··· Source material ···

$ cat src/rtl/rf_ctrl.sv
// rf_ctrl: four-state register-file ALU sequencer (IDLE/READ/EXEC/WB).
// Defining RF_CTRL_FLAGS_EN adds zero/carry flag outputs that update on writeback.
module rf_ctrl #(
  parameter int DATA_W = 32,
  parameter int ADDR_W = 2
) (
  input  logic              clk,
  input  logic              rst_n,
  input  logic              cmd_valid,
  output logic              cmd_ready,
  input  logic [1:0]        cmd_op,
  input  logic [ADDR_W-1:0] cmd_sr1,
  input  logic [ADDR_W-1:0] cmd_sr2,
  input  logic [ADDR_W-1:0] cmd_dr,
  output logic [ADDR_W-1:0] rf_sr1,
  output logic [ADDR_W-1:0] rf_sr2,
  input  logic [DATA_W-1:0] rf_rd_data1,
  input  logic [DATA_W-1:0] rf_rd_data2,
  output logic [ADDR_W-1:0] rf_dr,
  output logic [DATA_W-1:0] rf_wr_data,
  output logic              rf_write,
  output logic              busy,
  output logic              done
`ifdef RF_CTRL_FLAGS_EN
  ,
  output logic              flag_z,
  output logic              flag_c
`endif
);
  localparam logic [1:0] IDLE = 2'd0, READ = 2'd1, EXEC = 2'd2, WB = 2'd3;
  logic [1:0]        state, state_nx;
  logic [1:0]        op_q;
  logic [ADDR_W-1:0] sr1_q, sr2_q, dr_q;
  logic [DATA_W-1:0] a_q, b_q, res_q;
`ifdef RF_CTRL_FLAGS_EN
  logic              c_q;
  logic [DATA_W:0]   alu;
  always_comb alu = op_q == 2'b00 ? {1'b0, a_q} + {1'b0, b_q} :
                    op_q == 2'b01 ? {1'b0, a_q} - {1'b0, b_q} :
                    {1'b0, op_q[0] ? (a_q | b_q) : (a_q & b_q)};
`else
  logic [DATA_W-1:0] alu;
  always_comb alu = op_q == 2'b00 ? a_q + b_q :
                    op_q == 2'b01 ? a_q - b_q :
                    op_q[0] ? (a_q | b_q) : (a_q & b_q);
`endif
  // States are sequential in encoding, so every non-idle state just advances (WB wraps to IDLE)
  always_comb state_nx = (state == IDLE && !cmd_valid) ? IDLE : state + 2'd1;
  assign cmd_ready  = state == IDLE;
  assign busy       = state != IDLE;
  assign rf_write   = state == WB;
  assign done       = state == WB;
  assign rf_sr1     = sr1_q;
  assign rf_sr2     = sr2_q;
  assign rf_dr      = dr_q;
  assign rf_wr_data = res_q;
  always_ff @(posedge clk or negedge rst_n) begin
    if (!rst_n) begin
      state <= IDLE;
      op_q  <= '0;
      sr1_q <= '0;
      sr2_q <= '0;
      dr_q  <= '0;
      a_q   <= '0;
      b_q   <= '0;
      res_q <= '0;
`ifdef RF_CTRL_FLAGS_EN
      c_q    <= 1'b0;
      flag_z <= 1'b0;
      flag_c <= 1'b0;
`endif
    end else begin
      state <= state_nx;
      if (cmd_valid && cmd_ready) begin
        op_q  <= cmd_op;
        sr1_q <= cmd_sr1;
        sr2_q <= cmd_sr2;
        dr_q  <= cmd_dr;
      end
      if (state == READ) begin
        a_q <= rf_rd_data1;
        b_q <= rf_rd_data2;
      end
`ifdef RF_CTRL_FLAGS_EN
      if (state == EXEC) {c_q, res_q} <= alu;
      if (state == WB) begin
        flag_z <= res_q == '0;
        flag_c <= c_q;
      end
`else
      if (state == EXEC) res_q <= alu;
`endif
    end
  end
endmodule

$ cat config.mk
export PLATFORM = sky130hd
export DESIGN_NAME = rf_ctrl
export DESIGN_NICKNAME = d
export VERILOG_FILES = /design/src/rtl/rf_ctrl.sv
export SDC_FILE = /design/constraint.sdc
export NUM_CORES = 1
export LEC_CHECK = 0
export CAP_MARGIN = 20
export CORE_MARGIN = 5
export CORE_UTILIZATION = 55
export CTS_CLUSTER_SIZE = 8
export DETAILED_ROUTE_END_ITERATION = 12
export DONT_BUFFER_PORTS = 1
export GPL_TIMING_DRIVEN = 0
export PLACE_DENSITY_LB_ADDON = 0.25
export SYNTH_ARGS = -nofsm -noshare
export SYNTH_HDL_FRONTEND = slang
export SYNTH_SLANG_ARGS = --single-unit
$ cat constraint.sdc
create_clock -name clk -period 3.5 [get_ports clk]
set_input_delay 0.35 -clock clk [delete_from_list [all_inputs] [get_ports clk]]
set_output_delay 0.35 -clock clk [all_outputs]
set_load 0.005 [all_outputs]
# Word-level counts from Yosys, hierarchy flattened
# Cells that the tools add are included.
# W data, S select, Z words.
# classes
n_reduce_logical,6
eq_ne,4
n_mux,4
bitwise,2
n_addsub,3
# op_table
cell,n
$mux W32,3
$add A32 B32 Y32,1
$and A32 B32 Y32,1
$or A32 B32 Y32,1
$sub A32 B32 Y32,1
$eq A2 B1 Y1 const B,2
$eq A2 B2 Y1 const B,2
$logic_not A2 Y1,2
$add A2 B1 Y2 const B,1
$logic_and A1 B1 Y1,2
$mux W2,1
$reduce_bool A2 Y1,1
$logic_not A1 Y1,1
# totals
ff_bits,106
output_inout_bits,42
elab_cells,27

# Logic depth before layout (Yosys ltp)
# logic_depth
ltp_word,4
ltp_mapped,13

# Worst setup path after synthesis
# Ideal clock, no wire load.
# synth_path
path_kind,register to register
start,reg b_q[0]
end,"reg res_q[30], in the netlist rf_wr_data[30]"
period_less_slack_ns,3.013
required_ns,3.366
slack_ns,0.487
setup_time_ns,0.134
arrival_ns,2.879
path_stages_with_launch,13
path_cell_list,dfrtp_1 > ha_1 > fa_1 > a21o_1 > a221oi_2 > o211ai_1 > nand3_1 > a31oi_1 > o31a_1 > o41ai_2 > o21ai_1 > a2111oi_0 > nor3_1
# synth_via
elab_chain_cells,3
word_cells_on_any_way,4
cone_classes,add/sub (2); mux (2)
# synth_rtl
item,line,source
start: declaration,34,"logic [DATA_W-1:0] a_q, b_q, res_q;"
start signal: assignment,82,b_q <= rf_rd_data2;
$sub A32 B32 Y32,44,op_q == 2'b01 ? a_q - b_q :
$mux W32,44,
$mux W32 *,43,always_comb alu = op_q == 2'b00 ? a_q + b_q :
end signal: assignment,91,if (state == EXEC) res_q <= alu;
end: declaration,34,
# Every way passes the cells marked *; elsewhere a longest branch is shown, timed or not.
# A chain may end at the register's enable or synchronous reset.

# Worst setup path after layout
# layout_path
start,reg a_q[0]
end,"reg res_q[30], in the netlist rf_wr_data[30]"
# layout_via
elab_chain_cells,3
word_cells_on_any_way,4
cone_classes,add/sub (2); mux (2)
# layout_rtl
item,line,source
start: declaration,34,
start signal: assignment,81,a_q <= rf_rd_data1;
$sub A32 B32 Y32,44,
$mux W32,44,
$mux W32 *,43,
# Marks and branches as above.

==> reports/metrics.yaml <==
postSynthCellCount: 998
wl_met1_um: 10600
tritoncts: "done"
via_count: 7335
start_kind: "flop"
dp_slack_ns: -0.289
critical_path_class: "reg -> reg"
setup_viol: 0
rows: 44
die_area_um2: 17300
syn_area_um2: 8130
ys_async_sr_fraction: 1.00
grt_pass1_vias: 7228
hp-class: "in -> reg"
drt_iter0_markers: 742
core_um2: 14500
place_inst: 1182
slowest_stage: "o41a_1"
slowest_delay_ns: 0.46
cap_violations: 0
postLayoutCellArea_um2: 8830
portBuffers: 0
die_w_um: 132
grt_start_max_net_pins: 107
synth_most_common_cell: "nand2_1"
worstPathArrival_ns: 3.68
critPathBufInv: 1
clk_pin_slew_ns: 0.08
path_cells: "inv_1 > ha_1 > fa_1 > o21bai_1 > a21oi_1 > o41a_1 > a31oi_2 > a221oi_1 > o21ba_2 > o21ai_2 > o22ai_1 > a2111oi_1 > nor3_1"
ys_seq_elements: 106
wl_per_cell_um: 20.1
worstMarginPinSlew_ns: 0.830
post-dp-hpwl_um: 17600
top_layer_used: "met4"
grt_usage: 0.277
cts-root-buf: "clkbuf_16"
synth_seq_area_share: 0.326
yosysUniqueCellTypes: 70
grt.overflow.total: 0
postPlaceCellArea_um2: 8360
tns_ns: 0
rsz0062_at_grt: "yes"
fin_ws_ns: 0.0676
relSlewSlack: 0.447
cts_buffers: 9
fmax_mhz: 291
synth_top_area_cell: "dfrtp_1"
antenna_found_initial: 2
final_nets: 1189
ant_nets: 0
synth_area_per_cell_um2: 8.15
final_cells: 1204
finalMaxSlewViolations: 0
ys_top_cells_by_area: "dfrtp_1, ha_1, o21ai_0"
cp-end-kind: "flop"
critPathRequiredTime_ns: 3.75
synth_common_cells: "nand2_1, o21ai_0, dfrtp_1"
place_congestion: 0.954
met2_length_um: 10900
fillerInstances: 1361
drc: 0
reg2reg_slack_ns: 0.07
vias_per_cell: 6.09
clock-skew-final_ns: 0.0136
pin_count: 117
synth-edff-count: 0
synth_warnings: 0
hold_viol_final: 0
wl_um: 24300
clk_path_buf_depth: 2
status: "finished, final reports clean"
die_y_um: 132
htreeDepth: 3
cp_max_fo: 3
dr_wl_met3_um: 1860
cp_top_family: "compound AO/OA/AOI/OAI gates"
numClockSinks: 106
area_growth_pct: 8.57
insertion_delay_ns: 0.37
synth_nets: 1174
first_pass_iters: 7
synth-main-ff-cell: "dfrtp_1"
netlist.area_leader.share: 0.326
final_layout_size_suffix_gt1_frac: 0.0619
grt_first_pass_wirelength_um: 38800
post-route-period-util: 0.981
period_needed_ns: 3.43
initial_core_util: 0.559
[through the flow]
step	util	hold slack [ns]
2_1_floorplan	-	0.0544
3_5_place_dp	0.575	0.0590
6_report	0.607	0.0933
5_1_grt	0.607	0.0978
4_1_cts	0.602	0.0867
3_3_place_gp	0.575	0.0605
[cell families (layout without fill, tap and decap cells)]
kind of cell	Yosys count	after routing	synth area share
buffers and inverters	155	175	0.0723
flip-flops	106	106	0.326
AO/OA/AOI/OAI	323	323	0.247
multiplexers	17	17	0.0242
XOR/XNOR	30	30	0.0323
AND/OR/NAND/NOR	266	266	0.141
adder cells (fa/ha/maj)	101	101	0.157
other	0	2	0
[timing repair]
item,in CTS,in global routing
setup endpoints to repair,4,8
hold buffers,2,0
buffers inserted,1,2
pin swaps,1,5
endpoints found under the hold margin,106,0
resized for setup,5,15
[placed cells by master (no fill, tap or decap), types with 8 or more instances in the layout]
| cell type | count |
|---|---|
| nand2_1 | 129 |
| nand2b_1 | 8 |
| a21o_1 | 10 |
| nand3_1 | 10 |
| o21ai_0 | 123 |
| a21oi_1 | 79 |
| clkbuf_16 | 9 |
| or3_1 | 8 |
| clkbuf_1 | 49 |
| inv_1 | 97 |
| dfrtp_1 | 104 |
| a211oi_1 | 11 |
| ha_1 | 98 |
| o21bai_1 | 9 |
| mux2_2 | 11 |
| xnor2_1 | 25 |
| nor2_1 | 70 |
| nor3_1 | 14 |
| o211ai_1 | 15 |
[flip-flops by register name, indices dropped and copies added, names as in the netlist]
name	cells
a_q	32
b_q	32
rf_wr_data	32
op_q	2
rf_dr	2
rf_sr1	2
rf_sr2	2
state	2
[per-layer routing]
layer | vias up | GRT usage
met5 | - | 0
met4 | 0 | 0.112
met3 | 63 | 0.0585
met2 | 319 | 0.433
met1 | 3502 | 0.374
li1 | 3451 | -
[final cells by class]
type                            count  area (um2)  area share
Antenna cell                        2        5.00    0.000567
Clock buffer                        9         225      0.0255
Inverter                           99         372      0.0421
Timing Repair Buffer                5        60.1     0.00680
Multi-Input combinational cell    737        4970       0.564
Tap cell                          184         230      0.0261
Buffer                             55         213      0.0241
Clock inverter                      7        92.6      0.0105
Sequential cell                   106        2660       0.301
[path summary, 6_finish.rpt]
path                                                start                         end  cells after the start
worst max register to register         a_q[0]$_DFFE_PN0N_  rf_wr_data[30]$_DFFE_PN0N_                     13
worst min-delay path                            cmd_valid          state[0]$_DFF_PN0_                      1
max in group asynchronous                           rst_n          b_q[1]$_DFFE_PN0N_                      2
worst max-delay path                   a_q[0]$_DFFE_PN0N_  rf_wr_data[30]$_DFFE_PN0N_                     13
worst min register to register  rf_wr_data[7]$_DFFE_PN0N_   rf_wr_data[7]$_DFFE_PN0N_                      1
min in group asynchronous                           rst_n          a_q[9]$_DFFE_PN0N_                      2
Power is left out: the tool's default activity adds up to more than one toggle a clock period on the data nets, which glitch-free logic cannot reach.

···
··· Source material ···

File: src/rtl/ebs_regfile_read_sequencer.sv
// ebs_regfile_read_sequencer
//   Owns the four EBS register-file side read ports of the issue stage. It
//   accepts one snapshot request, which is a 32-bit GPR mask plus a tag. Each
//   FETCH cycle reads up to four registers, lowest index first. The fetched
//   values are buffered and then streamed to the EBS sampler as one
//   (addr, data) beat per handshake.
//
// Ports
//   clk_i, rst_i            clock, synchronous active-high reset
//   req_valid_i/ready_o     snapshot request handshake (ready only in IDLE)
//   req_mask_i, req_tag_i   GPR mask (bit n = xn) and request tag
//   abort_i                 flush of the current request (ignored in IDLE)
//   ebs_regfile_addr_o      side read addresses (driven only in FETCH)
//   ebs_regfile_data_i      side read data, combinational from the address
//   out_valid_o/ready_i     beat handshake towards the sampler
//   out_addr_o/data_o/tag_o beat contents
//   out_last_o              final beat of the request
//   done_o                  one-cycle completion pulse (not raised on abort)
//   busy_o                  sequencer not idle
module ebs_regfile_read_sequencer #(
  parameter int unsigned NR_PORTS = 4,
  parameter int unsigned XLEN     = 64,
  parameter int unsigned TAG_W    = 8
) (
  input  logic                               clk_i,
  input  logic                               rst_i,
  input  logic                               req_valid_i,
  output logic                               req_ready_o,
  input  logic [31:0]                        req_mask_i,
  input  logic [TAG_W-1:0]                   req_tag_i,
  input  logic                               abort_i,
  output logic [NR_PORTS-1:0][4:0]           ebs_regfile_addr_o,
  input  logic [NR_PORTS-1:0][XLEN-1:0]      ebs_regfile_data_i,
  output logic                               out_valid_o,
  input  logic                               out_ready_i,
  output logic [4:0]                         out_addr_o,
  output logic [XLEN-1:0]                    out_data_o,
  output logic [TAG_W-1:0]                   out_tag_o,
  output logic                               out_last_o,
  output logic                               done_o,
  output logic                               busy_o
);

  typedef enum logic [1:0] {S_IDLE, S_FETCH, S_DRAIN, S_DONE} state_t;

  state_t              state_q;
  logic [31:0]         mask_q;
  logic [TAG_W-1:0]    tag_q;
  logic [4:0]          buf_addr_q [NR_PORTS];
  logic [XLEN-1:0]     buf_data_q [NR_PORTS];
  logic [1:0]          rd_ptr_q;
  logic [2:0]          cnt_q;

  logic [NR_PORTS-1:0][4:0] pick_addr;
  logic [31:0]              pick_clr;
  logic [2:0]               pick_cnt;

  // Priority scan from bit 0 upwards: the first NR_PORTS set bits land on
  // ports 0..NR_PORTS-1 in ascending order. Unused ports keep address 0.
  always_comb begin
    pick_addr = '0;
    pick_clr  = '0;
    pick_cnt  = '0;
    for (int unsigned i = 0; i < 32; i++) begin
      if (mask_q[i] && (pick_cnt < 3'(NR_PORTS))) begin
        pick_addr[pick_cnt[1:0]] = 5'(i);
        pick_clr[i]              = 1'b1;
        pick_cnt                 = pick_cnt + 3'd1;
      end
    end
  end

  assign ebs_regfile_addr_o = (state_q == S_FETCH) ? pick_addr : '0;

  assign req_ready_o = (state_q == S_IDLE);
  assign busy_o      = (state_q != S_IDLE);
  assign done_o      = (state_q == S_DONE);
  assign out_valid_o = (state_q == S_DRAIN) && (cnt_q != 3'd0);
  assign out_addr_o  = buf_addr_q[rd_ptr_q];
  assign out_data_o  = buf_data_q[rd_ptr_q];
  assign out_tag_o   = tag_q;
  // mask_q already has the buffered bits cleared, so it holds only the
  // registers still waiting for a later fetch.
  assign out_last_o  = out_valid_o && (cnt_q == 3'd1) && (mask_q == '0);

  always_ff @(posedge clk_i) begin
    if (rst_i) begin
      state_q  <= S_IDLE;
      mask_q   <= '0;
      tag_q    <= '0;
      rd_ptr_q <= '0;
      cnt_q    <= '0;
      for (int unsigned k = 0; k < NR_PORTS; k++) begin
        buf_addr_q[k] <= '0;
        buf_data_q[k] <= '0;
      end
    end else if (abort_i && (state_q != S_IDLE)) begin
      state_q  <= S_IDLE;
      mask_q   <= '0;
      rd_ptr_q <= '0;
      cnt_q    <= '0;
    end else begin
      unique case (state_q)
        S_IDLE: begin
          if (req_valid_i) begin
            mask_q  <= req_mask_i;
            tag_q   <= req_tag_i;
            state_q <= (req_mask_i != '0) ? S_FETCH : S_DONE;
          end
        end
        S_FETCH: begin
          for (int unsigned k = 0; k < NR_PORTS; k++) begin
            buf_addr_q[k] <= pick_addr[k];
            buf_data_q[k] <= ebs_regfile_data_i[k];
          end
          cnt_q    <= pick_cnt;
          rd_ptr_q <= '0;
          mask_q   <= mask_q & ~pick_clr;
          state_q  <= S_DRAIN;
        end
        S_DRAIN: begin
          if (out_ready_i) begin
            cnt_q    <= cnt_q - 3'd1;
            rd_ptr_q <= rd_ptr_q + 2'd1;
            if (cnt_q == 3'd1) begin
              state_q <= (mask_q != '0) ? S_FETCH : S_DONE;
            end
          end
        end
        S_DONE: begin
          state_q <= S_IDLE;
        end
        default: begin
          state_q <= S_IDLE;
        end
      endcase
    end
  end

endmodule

···

» **Directions for this task**: Every line of the entries above that holds "more" should be copied out.

» **Reply to the task**:
[placed cells by master (no fill, tap or decap), types with 8 or more instances in the layout]
Power is left out: the tool's default activity adds up to more than one toggle a clock period on the data nets, which glitch-free logic cannot reach.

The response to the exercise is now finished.